设$a_n=n(n+1)\cdot 2^n$,$n\in\mathbb N^*$.
(1) 求证:$\dfrac{3}{a_1}+\dfrac{4}{a_2}+\cdots +\dfrac{n+2}{a_n}<1$;
(2) 求证:$\dfrac{4}{a_1}+\dfrac{5}{a_2}+\cdots +\dfrac{n+3}{a_n}<\dfrac 43$.
证明 (1) 由于$$\dfrac{n+2}{a_n}=\dfrac{n+2}{n(n+1)\cdot 2^n}=\dfrac{1}{n\cdot 2^{n-1}}-\dfrac{1}{(n+1)\cdot 2^n},$$于是$$\dfrac{3}{a_1}+\dfrac{4}{a_2}+\cdots +\dfrac{n+2}{a_n}=1-\dfrac{1}{(n+1)\cdot 2^n}<1,$$原命题得证.
(2)裂项放缩 由于$$\dfrac{n+3}{n(n+1)\cdot 2^n}<\dfrac{1}{\left(n-\dfrac 14\right)\cdot 2^{n-1}}-\dfrac{1}{\left(n+\dfrac 34\right)\cdot 2^n},$$于是$$\dfrac{4}{a_1}+\dfrac{5}{a_2}+\cdots +\dfrac{n+3}{a_n}<\dfrac 43-\dfrac{1}{\left(n+\dfrac 34\right)\cdot 2^n}<\dfrac 43,$$原命题得证.

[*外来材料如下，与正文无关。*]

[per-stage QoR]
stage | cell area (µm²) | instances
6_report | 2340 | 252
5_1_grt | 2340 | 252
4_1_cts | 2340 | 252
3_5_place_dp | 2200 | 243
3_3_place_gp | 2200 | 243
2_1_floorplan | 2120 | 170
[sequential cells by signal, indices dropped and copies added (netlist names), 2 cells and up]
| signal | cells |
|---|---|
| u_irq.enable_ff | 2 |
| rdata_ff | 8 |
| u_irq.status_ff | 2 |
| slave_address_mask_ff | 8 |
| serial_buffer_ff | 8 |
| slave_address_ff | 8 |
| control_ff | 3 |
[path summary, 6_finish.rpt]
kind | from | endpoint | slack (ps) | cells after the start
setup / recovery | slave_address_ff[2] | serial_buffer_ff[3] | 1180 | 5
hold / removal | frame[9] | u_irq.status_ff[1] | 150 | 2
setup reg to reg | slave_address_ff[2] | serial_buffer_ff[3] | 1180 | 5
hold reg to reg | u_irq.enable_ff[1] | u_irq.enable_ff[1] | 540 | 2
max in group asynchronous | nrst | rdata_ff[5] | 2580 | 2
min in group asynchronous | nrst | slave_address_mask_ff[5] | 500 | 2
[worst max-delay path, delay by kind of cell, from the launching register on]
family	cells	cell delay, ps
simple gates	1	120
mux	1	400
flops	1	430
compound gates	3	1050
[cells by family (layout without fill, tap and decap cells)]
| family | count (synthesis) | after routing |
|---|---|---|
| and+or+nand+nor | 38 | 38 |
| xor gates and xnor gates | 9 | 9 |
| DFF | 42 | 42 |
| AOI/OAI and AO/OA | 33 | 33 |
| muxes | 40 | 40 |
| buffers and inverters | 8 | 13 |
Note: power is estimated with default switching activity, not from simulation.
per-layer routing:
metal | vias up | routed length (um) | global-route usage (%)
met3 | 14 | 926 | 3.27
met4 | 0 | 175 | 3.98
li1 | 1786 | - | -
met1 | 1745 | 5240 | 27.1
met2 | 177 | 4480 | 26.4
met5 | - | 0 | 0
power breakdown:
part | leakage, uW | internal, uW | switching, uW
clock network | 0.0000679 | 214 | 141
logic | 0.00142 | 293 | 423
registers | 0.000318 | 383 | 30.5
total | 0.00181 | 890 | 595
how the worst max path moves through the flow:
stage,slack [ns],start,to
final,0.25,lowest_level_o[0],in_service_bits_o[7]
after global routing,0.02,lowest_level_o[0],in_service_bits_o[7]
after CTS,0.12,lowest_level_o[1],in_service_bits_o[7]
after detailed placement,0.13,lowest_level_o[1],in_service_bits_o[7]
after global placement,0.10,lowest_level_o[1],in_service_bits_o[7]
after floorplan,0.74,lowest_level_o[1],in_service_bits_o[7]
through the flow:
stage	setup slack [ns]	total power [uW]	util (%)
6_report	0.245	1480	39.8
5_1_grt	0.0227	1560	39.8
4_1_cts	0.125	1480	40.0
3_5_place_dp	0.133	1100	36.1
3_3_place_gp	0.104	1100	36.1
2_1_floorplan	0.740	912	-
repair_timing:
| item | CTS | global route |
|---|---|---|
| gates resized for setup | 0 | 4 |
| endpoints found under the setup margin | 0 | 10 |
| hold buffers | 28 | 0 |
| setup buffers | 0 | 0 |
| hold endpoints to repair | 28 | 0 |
--- src/verilog/core_defs.svh ---
// constants for the fetch, addressing and status core
// assumes a single 100 MHz clk_sys and a synchronous active-low reset
// Notes on behaviour
// - clock halved into two phases per cycle
// - pc advances phase one, fetch latches phase two
// - flow change takes two cycles, prefetch flushed
// - pc eleven bits, program store 2K x 14
// - pc increments by one otherwise
// - reset loads 000h, interrupt loads 001h
// - jumps load full 11-bit target
// - returns restore pc from stack top
// - writing pc low byte keeps upper bits
// - six-entry return stack, push and pop
// - status bit 4 selects data bank
// - banks to 7Fh, 00h-1Fh shared registers
// - bit operations allowed up to 3Fh
// - indirect port redirects through pointer
// - indirect read with pointer zero gives 00h
// - indirect write to itself does nothing
// - eight-bit alu add, sub, shift, logic
// - accumulator unaddressed, second operand
// - subtract carry means no borrow
// - flag-setting writes to status keep flags
// - zero flag set when result zero
`ifndef CORE_DEFS_SVH
`define CORE_DEFS_SVH
`define RESET_VECTOR 11'h000
`define IRQ_VECTOR 11'h001
`define STACK_DEPTH 6
`define ADDR_INDIRECT 7'h00
`define ADDR_PCL 7'h02
`define ADDR_STATUS 7'h03
`define ADDR_POINTER 7'h04
`define SFR_TOP 7'h1F
`define BIT_TOP 7'h3F
`define ST_C 0
`define ST_NIB 1
`define ST_Z 2
`define ST_BANK 4
`define STATUS_RESET 8'h00
`define STATUS_WMASK 8'h17
`endif

--- src/verilog/core_pkg.sv ---
// types shared by the core files
// assumes core_defs.svh supplies the numbers
package core_pkg;
    typedef enum logic [3:0] {
        ALU_PASS, ALU_ADD, ALU_SUB, ALU_AND, ALU_OR, ALU_XOR,
        ALU_COM, ALU_RL, ALU_RR, ALU_SWAP, ALU_INC, ALU_DEC,
        ALU_BCLR, ALU_BSET
    } alu_op_t;
    typedef enum logic [2:0] {
        FLOW_NEXT, FLOW_JUMP, FLOW_CALL, FLOW_RET, FLOW_SKIP
    } flow_t;
endpackage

等比放缩 注意到当$n\geqslant 3$时,有$$\dfrac{n+3}{n(n+1)}\leqslant \dfrac 12,$$于是有
\[\begin{split} LHS&<1+\dfrac 5{24}+\dfrac 12\cdot \dfrac{1}{2^3}+\cdots +\dfrac 12\cdot \dfrac{1}{2^n}+\cdots \\&=\dfrac{29}{24}+\dfrac{\dfrac{1}{16}}{1-\dfrac 12}\\&=\dfrac 43,\end{split} \]原命题得证.